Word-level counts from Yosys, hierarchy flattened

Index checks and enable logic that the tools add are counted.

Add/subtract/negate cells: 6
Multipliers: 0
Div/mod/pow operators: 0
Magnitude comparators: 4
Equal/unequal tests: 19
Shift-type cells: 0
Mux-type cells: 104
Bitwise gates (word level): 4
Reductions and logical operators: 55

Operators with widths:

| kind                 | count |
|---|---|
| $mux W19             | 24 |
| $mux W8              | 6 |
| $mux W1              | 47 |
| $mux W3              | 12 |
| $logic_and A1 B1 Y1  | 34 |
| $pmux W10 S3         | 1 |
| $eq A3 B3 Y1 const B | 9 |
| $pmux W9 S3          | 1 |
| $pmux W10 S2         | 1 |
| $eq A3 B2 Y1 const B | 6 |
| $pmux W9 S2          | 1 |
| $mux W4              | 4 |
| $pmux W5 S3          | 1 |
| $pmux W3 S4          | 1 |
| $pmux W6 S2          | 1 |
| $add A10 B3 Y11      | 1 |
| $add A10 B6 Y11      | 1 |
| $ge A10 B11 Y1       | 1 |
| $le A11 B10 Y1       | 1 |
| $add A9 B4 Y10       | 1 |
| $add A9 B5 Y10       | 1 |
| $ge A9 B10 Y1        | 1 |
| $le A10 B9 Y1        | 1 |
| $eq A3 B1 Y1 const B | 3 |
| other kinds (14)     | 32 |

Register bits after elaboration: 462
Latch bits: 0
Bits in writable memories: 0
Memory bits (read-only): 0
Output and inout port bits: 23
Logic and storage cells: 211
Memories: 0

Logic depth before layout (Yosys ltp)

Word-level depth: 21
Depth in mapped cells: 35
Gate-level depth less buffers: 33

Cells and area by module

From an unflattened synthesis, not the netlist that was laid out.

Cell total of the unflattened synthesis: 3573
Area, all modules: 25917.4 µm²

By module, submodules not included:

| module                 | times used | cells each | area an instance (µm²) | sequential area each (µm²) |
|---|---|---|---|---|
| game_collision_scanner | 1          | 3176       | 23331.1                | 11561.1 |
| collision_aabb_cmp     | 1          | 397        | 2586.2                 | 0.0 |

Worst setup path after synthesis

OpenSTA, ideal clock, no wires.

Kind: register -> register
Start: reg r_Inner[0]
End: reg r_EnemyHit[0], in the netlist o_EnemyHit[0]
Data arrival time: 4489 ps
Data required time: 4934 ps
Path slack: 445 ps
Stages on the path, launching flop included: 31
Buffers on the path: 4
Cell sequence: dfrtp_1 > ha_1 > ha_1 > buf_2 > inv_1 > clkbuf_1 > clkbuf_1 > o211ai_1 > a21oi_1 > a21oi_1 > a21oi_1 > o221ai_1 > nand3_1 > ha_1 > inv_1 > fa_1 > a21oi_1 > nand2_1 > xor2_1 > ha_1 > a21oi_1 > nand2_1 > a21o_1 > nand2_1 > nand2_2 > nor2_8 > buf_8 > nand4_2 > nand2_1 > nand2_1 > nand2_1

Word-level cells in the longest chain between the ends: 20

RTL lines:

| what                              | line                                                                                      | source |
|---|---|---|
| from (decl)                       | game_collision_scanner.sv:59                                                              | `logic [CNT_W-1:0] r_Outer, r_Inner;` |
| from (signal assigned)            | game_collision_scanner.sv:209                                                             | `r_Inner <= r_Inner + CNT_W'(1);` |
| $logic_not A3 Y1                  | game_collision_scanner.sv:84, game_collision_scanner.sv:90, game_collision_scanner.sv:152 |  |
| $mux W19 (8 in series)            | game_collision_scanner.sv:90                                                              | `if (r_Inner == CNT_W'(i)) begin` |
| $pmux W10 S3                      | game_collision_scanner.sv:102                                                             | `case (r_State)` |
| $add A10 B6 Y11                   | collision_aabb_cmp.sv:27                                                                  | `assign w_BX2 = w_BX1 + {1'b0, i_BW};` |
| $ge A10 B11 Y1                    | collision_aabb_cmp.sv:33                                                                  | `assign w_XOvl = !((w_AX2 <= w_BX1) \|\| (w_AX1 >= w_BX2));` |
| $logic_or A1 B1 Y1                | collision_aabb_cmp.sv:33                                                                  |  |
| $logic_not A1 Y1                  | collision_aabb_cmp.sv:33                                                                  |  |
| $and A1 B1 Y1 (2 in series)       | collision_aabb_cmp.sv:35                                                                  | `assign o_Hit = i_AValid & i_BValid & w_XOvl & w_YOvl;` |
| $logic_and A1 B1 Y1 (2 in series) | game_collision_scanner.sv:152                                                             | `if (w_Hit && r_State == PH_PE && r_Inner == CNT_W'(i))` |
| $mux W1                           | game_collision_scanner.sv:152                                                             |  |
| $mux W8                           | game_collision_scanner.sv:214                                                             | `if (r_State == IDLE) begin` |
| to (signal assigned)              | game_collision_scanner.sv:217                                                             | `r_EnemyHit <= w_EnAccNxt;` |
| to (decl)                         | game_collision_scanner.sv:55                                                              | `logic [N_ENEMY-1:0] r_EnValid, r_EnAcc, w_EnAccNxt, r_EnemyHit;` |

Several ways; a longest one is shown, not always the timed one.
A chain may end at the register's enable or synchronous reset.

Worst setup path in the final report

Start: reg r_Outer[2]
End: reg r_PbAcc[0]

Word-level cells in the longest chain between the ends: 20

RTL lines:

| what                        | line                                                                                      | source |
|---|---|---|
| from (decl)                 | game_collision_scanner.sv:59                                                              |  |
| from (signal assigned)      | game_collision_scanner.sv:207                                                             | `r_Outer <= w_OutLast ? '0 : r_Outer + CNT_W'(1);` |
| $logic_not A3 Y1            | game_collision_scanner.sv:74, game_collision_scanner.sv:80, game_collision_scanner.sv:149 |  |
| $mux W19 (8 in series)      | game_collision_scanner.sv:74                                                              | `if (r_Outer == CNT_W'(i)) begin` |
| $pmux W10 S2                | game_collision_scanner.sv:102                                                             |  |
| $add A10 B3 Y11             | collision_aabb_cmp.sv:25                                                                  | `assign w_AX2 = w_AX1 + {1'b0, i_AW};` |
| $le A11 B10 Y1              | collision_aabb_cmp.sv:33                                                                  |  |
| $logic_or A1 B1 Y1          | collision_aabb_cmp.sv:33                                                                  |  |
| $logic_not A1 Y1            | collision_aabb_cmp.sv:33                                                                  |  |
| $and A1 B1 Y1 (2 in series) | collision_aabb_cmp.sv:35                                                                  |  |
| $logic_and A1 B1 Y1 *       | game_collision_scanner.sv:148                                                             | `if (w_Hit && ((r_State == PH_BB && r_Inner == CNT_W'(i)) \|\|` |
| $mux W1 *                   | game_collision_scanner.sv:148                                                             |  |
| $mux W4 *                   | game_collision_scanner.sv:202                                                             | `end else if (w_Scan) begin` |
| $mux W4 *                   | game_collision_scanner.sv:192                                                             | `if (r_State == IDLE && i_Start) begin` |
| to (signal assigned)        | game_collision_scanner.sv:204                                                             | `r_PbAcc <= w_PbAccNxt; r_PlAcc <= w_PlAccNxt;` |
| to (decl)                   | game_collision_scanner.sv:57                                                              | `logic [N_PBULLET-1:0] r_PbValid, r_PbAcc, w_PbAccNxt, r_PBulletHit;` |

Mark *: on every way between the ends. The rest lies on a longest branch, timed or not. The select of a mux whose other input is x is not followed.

------------

» **Work request**:
Reproduce exactly the lines above from the line with "Logic and storage cells: 211" to the line with "Worst setup path after synthesis", including both, and add nothing.

» **Output of the task**:
Logic and storage cells: 211
Memories: 0

Logic depth before layout (Yosys ltp)

Word-level depth: 21
Depth in mapped cells: 35
Gate-level depth less buffers: 33

Cells and area by module

From an unflattened synthesis, not the netlist that was laid out.

Cell total of the unflattened synthesis: 3573
Area, all modules: 25917.4 µm²

By module, submodules not included:

| module                 | times used | cells each | area an instance (µm²) | sequential area each (µm²) |
|---|---|---|---|---|
| game_collision_scanner | 1          | 3176       | 23331.1                | 11561.1 |
| collision_aabb_cmp     | 1          | 397        | 2586.2                 | 0.0 |

Worst setup path after synthesis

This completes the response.